After locating "wire [63:0] oh = 64'd1 << cnt;" in the listing below, copy that line and each one after it exactly, ending with the line that has "assign k2[1] = oh[0]".

"""

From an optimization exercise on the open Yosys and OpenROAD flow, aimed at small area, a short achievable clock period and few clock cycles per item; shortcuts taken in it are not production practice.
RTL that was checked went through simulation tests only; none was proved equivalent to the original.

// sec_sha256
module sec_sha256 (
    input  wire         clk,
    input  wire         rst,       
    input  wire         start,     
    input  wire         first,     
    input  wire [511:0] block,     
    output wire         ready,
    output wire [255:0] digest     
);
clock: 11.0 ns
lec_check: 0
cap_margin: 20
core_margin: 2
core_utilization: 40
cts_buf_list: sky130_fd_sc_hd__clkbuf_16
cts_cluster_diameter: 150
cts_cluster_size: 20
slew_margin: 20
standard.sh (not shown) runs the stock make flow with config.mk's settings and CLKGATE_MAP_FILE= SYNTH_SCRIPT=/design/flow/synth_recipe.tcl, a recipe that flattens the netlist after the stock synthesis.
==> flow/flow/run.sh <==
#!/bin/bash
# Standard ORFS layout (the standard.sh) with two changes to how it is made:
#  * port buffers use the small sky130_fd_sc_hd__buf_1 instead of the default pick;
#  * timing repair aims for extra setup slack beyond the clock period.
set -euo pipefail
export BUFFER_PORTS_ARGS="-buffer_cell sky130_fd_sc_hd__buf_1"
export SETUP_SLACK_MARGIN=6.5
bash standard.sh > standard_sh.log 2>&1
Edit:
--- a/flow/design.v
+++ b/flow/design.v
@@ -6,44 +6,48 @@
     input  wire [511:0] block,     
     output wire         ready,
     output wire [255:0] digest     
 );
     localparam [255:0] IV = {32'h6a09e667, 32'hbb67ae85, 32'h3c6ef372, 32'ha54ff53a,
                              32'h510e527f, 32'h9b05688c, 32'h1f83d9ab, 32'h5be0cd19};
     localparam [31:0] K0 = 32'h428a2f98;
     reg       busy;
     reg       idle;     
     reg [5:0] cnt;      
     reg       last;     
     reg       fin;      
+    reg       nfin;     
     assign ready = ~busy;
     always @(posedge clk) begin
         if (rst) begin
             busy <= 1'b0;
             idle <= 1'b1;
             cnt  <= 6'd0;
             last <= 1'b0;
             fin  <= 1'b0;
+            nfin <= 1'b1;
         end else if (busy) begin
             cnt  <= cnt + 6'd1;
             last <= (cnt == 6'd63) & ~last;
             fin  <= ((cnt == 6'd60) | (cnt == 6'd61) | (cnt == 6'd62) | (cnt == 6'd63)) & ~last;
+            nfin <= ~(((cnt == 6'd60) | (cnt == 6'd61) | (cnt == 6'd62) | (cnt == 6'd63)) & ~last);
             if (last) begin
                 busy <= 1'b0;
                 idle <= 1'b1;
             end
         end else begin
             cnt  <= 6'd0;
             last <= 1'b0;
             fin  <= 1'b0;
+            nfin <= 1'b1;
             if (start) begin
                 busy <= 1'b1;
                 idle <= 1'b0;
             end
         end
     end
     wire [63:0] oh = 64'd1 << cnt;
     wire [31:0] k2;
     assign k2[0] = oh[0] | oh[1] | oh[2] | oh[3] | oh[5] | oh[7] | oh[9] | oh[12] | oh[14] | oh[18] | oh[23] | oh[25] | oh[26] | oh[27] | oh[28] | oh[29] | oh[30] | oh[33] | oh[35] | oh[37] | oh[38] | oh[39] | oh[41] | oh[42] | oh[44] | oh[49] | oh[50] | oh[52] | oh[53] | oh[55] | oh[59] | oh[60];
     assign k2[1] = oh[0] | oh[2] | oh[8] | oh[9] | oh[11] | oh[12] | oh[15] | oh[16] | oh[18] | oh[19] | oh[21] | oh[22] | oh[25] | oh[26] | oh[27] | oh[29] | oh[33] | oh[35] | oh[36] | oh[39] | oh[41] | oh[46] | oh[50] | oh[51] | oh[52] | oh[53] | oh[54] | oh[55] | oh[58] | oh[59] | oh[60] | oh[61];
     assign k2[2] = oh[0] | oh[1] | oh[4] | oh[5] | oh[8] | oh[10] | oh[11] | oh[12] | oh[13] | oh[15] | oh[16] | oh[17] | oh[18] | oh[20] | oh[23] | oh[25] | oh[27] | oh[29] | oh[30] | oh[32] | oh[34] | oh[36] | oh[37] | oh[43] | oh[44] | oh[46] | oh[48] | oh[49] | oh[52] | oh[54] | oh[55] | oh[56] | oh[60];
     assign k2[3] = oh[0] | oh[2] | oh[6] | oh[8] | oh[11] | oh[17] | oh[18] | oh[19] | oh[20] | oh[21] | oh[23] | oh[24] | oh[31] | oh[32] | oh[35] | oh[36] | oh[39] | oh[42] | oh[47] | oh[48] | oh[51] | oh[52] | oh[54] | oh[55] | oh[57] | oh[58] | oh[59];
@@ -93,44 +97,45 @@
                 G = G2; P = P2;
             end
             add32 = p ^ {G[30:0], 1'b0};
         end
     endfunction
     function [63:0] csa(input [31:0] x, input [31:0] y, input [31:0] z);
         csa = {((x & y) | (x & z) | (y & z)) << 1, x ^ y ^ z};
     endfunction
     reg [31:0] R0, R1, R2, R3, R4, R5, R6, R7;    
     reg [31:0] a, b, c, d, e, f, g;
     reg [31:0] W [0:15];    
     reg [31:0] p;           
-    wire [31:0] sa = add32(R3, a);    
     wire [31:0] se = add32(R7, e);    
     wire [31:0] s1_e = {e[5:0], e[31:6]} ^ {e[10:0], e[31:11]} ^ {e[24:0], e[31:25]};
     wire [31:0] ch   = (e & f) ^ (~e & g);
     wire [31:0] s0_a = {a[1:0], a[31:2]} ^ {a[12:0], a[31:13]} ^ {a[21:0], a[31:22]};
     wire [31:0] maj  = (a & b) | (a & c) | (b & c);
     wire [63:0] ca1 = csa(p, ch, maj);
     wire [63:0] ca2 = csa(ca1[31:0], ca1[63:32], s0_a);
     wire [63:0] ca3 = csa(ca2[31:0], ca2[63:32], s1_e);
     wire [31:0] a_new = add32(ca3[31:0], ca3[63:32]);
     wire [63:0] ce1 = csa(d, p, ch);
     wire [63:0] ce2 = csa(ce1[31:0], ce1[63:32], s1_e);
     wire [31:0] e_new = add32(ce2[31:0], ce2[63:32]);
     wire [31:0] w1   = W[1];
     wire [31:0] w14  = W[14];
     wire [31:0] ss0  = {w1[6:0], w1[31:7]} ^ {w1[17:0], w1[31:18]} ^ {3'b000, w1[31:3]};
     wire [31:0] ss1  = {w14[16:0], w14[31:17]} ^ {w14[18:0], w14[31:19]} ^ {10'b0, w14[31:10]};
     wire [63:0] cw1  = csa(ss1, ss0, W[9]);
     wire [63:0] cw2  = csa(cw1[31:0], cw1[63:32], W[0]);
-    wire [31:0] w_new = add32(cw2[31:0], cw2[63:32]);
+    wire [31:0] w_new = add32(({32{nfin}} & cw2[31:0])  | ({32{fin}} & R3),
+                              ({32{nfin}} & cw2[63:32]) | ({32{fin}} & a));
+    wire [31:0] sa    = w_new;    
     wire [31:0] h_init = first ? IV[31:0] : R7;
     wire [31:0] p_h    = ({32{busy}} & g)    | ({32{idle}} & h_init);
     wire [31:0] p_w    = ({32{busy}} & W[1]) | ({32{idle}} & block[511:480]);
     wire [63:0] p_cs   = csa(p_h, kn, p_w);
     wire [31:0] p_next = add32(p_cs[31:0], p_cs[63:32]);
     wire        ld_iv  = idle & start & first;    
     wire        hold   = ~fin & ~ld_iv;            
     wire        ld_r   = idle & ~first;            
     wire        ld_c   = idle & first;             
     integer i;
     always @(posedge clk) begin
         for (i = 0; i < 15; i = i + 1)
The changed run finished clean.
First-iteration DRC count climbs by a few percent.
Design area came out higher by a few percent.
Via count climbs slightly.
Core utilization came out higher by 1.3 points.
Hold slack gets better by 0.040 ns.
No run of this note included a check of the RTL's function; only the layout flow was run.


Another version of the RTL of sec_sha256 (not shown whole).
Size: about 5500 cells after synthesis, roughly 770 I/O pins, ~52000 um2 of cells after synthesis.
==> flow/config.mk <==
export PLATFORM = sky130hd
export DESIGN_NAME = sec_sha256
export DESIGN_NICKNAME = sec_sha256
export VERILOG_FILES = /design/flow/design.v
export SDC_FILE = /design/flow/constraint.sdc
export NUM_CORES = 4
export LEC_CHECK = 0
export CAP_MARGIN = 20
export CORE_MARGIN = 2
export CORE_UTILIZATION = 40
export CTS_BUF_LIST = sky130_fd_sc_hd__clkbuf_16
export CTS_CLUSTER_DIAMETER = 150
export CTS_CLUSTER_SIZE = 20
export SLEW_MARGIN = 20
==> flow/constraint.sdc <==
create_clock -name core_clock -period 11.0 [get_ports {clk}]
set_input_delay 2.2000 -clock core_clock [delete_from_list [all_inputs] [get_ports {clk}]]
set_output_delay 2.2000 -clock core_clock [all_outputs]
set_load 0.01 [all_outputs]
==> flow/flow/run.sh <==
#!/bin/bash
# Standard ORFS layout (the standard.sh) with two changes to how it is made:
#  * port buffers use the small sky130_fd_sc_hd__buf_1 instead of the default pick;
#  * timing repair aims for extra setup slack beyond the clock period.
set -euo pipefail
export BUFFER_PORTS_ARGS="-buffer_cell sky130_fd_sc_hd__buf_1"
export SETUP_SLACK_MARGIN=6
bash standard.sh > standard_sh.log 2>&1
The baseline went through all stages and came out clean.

"""

- Answer space:
     wire [63:0] oh = 64'd1 << cnt;
     wire [31:0] k2;
     assign k2[0] = oh[0] | oh[1] | oh[2] | oh[3] | oh[5] | oh[7] | oh[9] | oh[12] | oh[14] | oh[18] | oh[23] | oh[25] | oh[26] | oh[27] | oh[28] | oh[29] | oh[30] | oh[33] | oh[35] | oh[37] | oh[38] | oh[39] | oh[41] | oh[42] | oh[44] | oh[49] | oh[50] | oh[52] | oh[53] | oh[55] | oh[59] | oh[60];
     assign k2[1] = oh[0] | oh[2] | oh[8] | oh[9] | oh[11] | oh[12] | oh[15] | oh[16] | oh[18] | oh[19] | oh[21] | oh[22] | oh[25] | oh[26] | oh[27] | oh[29] | oh[33] | oh[35] | oh[36] | oh[39] | oh[41] | oh[46] | oh[50] | oh[51] | oh[52] | oh[53] | oh[54] | oh[55] | oh[58] | oh[59] | oh[60] | oh[61];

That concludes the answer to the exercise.